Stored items
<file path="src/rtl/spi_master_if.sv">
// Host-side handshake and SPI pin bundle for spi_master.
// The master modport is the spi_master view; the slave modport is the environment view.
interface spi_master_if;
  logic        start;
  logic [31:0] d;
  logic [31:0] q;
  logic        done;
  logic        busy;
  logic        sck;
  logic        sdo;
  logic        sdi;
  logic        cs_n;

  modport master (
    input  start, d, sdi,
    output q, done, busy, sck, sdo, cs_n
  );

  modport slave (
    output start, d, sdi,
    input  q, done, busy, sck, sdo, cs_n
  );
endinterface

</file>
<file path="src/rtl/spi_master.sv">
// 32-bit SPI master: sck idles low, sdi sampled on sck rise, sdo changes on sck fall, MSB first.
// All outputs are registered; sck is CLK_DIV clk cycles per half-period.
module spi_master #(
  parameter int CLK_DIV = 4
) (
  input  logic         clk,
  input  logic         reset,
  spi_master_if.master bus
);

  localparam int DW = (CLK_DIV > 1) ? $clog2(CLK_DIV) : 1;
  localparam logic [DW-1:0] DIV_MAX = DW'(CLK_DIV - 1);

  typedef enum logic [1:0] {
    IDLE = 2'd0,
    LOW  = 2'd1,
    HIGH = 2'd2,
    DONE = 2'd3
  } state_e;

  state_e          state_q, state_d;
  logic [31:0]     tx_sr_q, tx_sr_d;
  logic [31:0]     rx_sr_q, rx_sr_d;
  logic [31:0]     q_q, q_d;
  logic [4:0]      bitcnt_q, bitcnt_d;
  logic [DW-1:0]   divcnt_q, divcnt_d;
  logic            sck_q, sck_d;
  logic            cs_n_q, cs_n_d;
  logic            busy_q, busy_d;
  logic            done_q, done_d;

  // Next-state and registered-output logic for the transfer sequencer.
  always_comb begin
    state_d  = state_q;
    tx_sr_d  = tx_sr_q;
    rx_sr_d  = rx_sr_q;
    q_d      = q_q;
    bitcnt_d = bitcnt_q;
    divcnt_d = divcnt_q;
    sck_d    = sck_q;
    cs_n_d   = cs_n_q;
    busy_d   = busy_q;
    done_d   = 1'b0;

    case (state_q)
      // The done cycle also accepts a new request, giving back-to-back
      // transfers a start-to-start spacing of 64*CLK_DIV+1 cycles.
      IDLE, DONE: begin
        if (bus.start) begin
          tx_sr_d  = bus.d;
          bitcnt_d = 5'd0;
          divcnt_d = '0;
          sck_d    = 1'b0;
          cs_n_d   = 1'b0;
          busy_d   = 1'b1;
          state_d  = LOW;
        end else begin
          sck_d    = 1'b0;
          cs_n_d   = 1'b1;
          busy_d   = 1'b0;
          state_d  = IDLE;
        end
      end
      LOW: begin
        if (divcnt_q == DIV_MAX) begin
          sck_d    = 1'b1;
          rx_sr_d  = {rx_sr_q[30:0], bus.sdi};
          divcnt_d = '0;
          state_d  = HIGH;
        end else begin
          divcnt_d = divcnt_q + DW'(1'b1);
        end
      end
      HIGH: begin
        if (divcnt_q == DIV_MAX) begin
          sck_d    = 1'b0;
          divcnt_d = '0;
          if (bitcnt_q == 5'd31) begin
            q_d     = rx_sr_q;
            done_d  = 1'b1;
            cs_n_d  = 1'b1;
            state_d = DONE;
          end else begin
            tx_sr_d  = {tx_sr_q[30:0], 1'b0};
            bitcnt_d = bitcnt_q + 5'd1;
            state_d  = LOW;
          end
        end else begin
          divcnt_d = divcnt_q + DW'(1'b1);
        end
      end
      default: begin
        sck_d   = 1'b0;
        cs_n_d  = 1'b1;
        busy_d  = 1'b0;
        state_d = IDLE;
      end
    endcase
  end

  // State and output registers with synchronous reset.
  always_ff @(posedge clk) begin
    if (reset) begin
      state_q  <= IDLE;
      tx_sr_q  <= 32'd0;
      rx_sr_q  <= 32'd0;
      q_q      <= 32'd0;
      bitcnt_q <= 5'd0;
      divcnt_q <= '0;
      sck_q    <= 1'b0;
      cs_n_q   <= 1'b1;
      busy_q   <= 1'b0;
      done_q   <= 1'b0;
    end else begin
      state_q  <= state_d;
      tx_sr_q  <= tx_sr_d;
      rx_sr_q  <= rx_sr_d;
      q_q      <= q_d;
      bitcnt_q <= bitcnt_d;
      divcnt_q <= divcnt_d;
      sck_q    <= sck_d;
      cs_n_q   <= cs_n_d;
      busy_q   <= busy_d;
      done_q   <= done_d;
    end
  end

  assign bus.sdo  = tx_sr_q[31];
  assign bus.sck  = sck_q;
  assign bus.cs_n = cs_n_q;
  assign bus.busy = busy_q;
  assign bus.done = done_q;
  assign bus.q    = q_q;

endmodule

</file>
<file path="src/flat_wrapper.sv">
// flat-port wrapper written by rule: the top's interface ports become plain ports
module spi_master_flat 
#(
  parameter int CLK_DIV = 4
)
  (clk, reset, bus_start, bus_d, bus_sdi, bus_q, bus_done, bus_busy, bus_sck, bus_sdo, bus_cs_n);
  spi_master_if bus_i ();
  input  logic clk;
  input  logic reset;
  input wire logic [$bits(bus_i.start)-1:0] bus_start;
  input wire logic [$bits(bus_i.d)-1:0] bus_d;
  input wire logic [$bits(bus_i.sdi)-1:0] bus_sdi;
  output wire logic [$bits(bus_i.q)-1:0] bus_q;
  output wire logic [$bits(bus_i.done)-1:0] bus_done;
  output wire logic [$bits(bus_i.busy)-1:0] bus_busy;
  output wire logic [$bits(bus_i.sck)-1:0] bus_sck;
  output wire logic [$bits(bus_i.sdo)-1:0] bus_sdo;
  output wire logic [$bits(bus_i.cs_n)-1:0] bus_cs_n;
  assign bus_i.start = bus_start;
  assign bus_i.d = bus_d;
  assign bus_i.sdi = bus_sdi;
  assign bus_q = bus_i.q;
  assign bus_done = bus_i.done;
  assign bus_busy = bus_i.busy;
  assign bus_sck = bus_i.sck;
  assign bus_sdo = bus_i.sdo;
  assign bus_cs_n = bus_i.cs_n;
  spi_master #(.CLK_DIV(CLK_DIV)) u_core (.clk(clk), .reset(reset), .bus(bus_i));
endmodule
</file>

--

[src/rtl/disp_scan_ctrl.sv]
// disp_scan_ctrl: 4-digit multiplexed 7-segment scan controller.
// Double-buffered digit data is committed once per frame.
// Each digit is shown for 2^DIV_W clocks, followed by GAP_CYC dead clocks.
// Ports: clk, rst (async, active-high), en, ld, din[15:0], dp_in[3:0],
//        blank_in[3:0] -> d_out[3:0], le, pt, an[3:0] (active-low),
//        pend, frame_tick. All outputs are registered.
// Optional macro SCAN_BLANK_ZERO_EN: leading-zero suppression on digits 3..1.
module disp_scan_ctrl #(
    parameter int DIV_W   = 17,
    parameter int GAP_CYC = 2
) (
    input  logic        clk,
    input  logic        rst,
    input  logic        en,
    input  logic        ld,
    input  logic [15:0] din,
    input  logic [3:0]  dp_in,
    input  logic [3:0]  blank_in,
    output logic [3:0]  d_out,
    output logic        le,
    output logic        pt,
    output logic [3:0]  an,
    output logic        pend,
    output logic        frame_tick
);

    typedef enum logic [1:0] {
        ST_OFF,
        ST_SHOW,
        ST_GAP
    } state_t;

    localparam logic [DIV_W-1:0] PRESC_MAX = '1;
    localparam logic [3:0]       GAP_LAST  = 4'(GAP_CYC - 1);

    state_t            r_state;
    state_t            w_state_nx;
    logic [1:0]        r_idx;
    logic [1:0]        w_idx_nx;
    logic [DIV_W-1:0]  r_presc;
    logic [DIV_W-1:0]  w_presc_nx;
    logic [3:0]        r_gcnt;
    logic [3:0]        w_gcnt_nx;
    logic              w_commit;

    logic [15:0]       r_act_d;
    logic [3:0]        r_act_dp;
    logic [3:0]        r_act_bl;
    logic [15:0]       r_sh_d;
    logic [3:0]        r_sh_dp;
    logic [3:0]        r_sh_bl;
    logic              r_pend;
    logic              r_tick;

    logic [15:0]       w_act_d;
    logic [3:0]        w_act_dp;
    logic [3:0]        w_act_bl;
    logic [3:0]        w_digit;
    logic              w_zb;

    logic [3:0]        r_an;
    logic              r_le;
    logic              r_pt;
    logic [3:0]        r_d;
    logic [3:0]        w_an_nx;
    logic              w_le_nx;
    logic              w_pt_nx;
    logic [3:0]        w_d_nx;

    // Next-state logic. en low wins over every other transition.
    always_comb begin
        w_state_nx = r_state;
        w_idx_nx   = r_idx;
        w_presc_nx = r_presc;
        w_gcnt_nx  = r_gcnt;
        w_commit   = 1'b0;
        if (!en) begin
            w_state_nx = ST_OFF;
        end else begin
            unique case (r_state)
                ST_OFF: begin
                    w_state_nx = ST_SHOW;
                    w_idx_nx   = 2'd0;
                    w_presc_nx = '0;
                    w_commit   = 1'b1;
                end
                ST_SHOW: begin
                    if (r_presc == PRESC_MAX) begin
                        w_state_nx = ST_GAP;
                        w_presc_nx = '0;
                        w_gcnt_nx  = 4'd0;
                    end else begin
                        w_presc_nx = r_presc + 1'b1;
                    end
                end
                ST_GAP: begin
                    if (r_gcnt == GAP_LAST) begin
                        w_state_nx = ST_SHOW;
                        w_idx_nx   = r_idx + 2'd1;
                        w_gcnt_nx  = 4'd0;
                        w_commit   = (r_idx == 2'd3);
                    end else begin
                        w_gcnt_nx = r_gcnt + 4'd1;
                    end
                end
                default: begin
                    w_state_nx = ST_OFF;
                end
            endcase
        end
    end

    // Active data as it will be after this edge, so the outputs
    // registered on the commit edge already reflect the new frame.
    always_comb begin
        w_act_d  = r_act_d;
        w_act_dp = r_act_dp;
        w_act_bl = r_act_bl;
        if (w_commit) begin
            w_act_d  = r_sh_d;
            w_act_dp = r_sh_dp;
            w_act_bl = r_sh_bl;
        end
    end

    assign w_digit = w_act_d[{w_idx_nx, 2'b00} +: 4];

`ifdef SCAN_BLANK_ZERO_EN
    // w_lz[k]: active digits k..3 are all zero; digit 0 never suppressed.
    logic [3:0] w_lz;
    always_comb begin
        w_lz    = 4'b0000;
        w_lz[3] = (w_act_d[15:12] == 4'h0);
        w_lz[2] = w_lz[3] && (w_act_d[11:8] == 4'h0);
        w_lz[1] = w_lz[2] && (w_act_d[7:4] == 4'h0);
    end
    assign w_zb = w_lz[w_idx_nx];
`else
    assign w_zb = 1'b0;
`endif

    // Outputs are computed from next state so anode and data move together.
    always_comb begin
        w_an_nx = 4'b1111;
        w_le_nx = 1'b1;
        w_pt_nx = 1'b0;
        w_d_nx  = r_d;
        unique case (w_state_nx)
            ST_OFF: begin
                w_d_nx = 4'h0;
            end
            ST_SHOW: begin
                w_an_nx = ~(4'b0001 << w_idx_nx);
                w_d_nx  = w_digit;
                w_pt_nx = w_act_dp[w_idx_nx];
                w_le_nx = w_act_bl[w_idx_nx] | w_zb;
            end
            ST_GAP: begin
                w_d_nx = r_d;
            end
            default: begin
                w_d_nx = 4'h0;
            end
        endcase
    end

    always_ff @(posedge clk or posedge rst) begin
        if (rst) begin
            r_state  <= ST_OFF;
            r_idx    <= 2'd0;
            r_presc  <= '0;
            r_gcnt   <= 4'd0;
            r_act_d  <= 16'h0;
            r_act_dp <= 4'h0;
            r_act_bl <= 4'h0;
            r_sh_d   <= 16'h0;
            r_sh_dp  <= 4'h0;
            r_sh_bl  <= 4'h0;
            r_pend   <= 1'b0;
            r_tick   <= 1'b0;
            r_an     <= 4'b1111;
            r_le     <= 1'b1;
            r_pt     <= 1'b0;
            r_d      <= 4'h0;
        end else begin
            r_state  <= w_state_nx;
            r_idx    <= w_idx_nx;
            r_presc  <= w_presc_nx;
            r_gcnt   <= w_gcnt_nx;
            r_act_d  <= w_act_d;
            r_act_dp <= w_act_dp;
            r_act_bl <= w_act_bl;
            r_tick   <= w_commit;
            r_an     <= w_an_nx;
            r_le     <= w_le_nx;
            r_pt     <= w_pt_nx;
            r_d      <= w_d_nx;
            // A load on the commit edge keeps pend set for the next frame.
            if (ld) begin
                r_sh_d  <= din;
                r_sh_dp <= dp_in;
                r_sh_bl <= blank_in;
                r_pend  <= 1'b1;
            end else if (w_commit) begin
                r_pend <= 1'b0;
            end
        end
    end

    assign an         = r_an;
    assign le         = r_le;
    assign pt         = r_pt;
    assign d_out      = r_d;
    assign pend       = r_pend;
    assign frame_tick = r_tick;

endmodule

What you are asked to do:
Nothing but lines that contain "data" should appear in the answer. Copy each from the records.

Solution to this problem:
// Double-buffered digit data is committed once per frame.
    // Active data as it will be after this edge, so the outputs
    // Outputs are computed from next state so anode and data move together.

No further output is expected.